- [To do]:
Working through the records below, count the lines that include "transition". The reply is that number alone.

══ Working data

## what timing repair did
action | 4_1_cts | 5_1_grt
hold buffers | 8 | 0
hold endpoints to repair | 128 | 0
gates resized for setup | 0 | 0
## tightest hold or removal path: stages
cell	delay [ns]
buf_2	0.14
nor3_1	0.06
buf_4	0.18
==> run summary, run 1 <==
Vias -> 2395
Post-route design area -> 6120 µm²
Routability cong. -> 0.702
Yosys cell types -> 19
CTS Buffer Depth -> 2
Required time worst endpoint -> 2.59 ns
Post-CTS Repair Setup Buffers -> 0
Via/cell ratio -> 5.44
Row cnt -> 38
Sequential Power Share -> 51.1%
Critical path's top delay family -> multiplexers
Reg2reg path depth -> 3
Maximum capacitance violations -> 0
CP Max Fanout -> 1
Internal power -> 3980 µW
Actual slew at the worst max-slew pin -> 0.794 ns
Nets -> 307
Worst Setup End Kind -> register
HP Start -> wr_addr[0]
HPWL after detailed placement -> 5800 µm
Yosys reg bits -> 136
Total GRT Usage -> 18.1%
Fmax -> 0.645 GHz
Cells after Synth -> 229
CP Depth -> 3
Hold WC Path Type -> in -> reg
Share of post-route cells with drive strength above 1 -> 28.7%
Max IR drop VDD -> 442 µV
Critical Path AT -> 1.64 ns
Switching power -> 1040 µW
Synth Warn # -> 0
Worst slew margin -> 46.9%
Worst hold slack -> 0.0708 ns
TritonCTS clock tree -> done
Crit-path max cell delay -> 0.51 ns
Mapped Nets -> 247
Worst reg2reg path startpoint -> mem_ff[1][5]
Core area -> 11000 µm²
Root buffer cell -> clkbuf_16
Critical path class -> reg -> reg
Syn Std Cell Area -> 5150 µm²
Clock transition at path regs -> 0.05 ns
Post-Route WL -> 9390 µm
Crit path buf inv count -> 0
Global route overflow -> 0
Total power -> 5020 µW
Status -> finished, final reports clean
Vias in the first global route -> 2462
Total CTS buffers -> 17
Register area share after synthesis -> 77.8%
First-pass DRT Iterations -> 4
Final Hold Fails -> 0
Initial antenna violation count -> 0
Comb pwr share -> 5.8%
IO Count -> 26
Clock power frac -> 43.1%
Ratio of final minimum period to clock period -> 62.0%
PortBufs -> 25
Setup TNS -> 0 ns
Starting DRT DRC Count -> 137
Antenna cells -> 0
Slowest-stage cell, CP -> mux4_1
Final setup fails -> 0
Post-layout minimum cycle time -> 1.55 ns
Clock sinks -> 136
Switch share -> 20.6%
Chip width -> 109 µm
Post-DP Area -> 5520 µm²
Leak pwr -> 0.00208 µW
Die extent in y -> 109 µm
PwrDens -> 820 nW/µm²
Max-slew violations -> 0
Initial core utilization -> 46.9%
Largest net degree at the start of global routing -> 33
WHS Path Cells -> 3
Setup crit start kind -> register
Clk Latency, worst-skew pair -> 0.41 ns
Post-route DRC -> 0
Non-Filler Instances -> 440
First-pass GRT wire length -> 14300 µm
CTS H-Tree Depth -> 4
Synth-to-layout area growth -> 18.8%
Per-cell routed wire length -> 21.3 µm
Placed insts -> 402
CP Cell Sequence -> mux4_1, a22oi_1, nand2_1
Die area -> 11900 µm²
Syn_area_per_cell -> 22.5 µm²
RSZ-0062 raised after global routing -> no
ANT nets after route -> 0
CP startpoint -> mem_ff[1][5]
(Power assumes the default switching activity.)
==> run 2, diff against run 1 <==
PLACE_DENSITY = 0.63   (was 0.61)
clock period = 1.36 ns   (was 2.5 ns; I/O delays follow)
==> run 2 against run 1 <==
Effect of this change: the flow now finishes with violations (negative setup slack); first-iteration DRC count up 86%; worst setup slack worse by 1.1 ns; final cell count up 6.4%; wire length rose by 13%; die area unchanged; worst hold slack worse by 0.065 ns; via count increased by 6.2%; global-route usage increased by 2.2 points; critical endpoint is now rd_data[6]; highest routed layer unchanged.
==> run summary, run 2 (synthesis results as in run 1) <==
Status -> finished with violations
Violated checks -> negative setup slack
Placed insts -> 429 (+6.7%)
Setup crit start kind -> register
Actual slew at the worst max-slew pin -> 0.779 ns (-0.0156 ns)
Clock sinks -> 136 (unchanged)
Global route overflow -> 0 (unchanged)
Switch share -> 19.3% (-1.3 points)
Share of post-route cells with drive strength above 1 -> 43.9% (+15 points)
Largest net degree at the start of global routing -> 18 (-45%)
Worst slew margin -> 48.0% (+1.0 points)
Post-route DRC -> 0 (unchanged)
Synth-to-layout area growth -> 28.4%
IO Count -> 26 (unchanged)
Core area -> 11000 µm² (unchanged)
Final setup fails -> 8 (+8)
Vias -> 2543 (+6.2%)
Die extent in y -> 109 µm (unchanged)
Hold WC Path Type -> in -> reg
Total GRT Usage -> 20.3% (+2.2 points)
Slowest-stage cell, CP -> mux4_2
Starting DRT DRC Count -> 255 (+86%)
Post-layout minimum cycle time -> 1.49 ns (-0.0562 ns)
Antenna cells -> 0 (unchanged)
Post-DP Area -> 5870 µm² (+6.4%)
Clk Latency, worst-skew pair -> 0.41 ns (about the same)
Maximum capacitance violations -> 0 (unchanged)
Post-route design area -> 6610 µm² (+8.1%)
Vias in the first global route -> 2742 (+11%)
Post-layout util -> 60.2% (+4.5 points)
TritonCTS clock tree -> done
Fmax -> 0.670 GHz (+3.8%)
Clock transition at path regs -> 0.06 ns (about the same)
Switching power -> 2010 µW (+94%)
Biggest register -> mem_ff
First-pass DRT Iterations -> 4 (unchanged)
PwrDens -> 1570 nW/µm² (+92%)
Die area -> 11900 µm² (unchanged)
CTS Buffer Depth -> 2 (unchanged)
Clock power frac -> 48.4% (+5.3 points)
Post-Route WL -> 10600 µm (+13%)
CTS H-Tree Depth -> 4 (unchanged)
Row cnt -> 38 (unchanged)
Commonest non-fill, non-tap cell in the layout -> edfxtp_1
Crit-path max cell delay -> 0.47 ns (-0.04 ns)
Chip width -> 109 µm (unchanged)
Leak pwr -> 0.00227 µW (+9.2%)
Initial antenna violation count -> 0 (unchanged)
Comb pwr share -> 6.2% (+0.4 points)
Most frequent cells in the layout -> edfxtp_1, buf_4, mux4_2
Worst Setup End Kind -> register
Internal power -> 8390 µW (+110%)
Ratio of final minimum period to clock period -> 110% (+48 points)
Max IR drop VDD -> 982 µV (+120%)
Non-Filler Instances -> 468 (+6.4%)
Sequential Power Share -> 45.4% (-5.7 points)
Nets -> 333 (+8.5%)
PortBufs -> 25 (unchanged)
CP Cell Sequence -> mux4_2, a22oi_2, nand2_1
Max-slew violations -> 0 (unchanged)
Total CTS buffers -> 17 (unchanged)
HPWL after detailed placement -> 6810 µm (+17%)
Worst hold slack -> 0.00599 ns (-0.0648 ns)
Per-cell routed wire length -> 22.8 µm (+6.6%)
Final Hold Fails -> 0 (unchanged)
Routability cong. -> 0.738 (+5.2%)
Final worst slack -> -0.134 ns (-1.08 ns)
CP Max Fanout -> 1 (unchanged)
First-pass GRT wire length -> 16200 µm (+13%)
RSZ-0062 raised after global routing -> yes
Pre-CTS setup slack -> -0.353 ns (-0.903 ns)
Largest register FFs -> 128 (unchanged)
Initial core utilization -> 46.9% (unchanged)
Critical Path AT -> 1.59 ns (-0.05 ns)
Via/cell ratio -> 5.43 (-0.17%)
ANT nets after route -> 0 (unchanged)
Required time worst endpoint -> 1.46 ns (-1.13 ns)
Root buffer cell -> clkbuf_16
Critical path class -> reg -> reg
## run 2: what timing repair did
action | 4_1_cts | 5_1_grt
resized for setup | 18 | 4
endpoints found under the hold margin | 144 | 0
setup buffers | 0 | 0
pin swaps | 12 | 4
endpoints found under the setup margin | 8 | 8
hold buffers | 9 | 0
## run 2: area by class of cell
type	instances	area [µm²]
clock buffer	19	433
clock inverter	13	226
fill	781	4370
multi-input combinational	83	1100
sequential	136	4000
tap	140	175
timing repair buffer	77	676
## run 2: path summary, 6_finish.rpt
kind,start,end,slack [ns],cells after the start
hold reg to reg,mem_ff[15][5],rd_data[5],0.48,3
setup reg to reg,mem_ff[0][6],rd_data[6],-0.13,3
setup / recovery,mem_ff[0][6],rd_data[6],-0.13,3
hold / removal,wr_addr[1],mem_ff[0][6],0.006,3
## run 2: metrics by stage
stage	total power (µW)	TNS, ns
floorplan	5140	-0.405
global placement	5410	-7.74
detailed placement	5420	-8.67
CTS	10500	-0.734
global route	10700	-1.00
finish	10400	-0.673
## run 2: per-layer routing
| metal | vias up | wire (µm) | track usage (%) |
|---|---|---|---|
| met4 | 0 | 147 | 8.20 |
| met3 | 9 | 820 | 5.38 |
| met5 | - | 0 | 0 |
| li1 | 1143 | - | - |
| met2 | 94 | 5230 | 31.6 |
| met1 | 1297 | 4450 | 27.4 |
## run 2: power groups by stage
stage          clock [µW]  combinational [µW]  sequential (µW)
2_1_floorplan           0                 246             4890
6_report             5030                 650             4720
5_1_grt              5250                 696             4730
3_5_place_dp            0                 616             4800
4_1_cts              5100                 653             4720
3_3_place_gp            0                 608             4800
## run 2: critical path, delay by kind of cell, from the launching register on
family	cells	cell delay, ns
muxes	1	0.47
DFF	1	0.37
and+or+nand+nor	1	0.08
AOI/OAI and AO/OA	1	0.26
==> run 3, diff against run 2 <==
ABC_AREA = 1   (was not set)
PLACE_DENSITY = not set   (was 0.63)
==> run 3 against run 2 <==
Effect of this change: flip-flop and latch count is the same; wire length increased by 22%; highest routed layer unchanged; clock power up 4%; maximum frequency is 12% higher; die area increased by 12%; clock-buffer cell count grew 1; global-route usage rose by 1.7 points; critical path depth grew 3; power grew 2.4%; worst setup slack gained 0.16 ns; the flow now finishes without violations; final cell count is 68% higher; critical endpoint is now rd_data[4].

════

- [Solved problem]:
2